= Beginning of Section =

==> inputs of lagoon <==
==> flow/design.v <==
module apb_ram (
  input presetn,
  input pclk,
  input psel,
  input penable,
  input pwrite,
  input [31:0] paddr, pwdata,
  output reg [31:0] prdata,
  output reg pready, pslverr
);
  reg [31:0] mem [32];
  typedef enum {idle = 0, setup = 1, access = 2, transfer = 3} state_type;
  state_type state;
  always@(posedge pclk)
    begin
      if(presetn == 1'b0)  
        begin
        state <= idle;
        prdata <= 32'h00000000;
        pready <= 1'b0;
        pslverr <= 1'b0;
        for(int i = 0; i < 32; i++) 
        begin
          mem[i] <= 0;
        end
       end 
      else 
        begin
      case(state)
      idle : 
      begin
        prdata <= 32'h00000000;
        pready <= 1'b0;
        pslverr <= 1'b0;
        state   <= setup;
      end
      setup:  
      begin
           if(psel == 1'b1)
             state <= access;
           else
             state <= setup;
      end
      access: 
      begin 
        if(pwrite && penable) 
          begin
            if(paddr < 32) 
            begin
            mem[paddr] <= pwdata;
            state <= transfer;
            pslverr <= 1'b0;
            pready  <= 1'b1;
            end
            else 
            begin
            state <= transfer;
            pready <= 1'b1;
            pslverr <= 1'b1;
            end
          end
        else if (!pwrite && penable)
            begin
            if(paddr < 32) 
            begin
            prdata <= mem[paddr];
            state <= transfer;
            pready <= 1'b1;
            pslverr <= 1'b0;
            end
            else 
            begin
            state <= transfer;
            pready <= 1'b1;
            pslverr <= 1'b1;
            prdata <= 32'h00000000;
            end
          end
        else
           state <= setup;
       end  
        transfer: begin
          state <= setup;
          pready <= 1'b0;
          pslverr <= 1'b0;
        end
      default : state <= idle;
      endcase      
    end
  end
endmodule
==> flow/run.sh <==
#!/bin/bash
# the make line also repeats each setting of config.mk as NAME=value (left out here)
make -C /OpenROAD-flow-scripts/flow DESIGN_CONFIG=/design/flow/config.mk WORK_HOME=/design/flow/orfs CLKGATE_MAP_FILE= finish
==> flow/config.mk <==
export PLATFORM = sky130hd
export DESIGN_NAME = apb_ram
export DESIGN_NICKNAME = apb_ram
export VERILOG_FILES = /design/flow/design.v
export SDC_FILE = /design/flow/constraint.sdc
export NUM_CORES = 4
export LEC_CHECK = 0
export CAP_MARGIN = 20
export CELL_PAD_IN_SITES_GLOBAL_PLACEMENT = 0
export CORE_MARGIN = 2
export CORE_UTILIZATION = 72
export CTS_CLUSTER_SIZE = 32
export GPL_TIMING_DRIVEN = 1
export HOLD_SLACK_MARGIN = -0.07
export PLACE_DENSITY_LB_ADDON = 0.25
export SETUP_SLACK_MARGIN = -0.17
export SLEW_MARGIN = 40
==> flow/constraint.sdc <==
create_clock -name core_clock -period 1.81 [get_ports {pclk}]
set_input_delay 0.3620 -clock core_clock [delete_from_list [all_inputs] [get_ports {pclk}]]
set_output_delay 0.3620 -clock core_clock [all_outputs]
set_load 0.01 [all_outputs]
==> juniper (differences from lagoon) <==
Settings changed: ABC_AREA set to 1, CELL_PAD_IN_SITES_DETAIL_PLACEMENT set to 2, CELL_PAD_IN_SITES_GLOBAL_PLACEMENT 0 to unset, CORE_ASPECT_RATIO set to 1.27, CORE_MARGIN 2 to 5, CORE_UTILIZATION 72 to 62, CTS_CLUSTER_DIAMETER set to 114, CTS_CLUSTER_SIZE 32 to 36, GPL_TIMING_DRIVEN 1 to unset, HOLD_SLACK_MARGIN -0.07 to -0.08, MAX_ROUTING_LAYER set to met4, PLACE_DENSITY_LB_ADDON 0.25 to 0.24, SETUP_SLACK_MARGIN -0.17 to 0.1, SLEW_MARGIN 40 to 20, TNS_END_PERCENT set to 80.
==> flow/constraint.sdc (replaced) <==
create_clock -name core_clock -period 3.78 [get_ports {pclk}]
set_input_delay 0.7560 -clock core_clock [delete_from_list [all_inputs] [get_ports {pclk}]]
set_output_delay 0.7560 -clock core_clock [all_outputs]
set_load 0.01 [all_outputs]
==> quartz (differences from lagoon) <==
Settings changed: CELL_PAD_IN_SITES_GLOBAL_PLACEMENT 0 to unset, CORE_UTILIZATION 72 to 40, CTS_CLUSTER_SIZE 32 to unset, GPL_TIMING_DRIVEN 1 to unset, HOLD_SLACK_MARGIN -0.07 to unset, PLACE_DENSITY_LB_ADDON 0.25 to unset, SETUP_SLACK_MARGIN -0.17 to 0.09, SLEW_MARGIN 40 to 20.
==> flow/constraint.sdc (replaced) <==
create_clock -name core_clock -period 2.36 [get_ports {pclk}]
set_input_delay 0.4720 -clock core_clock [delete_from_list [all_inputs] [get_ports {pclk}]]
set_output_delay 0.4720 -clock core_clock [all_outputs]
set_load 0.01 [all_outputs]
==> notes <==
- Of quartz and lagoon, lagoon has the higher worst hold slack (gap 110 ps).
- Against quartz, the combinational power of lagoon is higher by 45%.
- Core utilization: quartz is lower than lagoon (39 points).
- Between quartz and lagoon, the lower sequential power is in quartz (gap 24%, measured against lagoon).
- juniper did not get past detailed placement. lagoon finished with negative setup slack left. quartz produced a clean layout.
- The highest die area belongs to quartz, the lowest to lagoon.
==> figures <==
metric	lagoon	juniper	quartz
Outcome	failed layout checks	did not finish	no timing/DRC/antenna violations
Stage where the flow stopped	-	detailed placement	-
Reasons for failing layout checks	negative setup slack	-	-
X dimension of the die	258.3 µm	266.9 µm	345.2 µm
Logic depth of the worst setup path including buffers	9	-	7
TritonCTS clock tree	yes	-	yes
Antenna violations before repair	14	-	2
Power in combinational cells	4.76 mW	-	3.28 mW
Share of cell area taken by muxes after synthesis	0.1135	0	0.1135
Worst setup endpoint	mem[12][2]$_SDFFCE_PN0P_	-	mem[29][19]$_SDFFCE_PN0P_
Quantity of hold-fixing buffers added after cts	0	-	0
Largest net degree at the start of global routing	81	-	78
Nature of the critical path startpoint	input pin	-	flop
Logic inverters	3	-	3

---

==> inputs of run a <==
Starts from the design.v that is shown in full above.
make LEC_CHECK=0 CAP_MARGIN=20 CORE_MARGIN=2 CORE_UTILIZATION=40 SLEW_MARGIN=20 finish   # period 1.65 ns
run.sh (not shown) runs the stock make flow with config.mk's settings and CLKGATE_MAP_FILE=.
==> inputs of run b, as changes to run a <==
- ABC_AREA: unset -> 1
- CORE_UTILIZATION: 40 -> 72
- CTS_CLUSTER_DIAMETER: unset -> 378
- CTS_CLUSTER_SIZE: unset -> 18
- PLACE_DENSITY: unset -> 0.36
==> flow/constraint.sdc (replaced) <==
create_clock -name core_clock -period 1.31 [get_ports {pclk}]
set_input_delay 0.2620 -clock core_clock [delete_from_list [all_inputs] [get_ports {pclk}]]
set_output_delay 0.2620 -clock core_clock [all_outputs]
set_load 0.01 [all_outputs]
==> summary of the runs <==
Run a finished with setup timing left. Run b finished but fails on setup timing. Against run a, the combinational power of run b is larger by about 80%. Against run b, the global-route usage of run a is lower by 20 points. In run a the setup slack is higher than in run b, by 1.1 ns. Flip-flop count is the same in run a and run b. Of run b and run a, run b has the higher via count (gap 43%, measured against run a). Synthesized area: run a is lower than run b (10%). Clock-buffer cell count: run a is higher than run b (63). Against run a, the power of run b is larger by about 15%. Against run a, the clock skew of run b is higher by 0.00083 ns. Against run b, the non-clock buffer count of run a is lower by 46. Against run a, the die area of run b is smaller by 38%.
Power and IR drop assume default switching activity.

= End of Section =
= Beginning of Section =

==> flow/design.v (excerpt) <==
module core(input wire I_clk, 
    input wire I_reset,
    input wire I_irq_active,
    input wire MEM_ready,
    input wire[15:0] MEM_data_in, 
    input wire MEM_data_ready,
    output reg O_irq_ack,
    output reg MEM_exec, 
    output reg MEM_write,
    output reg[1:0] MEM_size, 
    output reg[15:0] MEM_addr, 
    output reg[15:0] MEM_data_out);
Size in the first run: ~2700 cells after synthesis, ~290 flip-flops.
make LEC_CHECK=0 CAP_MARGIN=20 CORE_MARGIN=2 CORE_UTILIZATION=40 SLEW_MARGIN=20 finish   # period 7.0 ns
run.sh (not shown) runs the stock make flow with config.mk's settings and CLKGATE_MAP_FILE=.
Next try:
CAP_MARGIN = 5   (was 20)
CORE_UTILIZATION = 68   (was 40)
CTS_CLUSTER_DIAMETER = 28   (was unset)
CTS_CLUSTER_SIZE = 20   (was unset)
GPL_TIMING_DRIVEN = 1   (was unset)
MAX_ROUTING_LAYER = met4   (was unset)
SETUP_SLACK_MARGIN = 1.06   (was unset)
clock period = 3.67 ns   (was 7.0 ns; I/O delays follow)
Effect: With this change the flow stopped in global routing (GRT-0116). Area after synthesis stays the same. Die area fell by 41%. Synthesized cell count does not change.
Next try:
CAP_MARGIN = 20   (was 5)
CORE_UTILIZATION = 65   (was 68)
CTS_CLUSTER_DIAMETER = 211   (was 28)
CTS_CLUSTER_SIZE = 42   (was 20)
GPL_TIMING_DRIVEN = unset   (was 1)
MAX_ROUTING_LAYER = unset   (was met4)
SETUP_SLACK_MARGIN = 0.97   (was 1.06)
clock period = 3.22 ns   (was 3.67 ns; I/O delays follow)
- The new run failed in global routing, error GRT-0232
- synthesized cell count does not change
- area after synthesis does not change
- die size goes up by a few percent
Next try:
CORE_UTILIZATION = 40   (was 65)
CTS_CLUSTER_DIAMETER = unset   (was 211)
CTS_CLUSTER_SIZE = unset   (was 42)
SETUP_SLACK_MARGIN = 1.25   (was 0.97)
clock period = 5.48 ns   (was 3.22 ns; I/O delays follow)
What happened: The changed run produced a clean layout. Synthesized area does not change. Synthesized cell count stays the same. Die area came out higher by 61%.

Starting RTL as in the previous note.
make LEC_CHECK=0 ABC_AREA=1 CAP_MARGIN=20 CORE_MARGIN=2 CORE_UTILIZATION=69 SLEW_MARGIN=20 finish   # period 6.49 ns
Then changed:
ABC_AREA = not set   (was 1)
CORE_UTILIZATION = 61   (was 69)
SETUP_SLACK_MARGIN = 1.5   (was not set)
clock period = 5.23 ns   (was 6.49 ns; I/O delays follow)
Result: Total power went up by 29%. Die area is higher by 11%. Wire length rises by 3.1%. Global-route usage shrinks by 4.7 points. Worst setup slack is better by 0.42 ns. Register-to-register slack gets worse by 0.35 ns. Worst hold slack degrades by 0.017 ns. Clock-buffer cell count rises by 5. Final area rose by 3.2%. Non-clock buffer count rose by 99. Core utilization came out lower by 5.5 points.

= End of Section =
= Beginning of Section =

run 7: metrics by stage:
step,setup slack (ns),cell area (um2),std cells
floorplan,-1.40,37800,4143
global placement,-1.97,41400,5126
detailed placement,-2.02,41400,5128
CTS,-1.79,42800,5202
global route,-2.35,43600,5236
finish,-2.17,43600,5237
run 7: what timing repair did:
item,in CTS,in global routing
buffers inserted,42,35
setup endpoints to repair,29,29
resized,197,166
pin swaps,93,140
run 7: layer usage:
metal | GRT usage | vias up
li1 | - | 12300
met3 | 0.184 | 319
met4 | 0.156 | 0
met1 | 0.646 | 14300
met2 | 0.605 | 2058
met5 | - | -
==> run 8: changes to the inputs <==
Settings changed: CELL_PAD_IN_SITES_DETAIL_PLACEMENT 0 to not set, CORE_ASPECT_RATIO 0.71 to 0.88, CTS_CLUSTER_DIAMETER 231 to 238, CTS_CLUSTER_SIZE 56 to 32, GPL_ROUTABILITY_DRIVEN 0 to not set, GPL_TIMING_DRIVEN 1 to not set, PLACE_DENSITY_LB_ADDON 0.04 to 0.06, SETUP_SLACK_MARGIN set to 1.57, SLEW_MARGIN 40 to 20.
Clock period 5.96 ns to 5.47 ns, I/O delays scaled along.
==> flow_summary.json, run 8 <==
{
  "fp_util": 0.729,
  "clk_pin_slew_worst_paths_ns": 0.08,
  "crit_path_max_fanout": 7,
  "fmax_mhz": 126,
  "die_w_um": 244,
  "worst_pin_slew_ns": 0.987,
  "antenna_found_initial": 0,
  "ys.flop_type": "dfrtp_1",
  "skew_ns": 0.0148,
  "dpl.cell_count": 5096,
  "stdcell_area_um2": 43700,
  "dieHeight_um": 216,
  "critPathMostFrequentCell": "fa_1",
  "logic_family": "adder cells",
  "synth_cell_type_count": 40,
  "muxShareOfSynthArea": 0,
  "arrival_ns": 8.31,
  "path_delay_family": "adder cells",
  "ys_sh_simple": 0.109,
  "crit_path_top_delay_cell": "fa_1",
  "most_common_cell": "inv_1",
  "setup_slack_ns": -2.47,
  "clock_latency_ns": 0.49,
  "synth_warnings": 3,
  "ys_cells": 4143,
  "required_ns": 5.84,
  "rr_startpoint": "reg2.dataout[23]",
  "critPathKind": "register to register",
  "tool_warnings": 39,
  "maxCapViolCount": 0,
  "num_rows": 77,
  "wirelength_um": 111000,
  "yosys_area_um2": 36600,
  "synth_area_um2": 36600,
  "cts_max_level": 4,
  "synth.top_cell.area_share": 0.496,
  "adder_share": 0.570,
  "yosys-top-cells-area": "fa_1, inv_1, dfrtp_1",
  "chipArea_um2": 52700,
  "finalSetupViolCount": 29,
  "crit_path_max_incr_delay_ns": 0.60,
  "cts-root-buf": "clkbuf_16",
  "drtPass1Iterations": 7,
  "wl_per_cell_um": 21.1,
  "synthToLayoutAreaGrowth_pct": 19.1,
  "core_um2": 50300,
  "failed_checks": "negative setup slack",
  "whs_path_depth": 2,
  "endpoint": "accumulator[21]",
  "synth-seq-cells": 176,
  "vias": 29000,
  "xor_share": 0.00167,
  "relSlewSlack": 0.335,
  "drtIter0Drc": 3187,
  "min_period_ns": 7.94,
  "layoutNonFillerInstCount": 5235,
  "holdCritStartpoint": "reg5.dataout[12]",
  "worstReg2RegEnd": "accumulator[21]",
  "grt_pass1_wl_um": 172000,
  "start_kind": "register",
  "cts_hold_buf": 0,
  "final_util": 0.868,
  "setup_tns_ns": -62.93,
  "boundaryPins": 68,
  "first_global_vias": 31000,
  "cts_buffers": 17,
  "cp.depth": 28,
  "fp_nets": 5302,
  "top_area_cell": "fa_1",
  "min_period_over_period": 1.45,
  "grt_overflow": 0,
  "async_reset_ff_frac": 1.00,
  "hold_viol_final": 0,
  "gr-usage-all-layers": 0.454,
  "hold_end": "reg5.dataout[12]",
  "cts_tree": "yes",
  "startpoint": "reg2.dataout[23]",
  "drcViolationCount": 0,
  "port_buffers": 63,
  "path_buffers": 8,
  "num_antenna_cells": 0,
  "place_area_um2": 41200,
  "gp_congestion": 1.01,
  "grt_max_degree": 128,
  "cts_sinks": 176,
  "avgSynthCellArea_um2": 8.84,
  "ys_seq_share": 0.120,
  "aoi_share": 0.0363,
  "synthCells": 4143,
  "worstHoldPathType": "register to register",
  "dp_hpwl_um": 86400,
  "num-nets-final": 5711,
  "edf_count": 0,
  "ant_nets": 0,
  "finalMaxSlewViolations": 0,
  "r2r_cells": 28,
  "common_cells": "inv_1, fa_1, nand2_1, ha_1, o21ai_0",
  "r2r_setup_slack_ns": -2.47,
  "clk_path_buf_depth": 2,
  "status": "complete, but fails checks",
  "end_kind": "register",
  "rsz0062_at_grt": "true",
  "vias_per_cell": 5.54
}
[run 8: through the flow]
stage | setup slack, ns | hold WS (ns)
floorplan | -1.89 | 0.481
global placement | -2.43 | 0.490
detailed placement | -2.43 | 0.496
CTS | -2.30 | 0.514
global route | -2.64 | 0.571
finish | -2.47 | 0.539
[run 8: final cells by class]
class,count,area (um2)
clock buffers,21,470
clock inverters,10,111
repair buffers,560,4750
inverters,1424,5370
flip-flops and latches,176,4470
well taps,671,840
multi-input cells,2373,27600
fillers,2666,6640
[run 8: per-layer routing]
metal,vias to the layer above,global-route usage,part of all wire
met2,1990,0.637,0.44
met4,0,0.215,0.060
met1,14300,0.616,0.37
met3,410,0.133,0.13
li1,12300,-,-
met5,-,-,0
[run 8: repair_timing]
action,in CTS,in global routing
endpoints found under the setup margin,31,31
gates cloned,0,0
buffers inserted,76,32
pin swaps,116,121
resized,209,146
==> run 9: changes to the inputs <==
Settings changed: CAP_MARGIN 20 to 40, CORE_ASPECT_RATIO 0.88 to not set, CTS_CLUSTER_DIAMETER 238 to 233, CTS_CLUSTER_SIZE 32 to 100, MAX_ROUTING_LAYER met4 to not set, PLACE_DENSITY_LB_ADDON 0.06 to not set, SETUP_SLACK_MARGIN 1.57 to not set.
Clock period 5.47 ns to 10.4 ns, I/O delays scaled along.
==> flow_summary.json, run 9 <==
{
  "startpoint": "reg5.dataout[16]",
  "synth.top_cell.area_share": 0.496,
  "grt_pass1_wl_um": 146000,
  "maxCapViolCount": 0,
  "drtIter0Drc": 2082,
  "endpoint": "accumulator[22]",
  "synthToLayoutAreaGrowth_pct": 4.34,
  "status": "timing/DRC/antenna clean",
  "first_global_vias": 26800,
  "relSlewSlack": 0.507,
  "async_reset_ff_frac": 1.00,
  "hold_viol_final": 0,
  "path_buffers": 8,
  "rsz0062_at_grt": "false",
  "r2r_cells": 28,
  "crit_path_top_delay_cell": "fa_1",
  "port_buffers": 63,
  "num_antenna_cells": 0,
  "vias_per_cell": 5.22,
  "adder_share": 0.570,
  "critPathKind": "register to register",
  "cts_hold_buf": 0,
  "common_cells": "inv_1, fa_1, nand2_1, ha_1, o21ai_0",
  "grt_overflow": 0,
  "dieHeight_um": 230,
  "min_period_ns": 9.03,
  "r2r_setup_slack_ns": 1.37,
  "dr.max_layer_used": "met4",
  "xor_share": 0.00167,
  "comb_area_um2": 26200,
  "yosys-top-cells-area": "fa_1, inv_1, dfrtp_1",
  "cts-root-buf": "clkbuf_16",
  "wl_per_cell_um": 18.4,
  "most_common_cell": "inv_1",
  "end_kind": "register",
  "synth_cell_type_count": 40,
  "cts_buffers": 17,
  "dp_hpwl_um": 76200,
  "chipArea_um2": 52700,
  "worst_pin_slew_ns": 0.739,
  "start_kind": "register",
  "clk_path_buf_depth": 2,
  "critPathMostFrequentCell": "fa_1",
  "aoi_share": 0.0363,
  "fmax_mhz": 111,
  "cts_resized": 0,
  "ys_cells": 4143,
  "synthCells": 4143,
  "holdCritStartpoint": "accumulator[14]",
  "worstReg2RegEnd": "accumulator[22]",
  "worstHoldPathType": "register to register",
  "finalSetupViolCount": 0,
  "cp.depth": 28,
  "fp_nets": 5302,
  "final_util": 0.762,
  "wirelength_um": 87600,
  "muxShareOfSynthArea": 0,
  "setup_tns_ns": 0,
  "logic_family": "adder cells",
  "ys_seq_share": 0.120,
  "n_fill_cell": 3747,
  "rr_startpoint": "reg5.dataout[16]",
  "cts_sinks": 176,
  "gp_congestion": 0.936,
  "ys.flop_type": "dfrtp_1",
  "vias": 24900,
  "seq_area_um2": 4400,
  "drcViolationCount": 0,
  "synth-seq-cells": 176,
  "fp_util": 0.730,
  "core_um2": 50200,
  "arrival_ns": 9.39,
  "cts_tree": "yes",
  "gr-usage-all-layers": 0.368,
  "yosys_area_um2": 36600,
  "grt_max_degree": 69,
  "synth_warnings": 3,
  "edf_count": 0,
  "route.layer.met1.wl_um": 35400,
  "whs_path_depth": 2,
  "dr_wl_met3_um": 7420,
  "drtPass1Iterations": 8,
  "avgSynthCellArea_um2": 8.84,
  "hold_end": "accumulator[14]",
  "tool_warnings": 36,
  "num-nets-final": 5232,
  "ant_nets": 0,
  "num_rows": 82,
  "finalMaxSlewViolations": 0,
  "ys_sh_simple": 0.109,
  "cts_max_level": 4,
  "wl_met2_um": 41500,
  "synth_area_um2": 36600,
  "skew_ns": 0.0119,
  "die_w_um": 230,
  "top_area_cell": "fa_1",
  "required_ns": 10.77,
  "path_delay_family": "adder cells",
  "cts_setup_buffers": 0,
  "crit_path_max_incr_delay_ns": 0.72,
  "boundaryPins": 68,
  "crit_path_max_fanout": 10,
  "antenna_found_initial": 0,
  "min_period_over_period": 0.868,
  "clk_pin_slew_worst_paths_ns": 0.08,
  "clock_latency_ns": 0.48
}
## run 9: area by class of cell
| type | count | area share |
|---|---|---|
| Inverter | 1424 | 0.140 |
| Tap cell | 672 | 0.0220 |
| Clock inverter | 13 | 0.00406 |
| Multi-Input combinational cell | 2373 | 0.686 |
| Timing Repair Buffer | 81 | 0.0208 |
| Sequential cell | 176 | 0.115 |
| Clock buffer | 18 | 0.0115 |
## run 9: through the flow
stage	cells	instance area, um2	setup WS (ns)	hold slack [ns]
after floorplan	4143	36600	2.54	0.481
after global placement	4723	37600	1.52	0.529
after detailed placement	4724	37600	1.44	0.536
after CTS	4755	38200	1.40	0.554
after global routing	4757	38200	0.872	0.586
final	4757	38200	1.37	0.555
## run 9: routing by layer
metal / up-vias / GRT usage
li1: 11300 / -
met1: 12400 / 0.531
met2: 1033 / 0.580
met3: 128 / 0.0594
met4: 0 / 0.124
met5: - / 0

= End of Section =

» **Problem to solve**: Search the records for the word "inserted" and copy out every line that holds it.

» **Answer for the task**:
buffers inserted,42,35
buffers inserted,76,32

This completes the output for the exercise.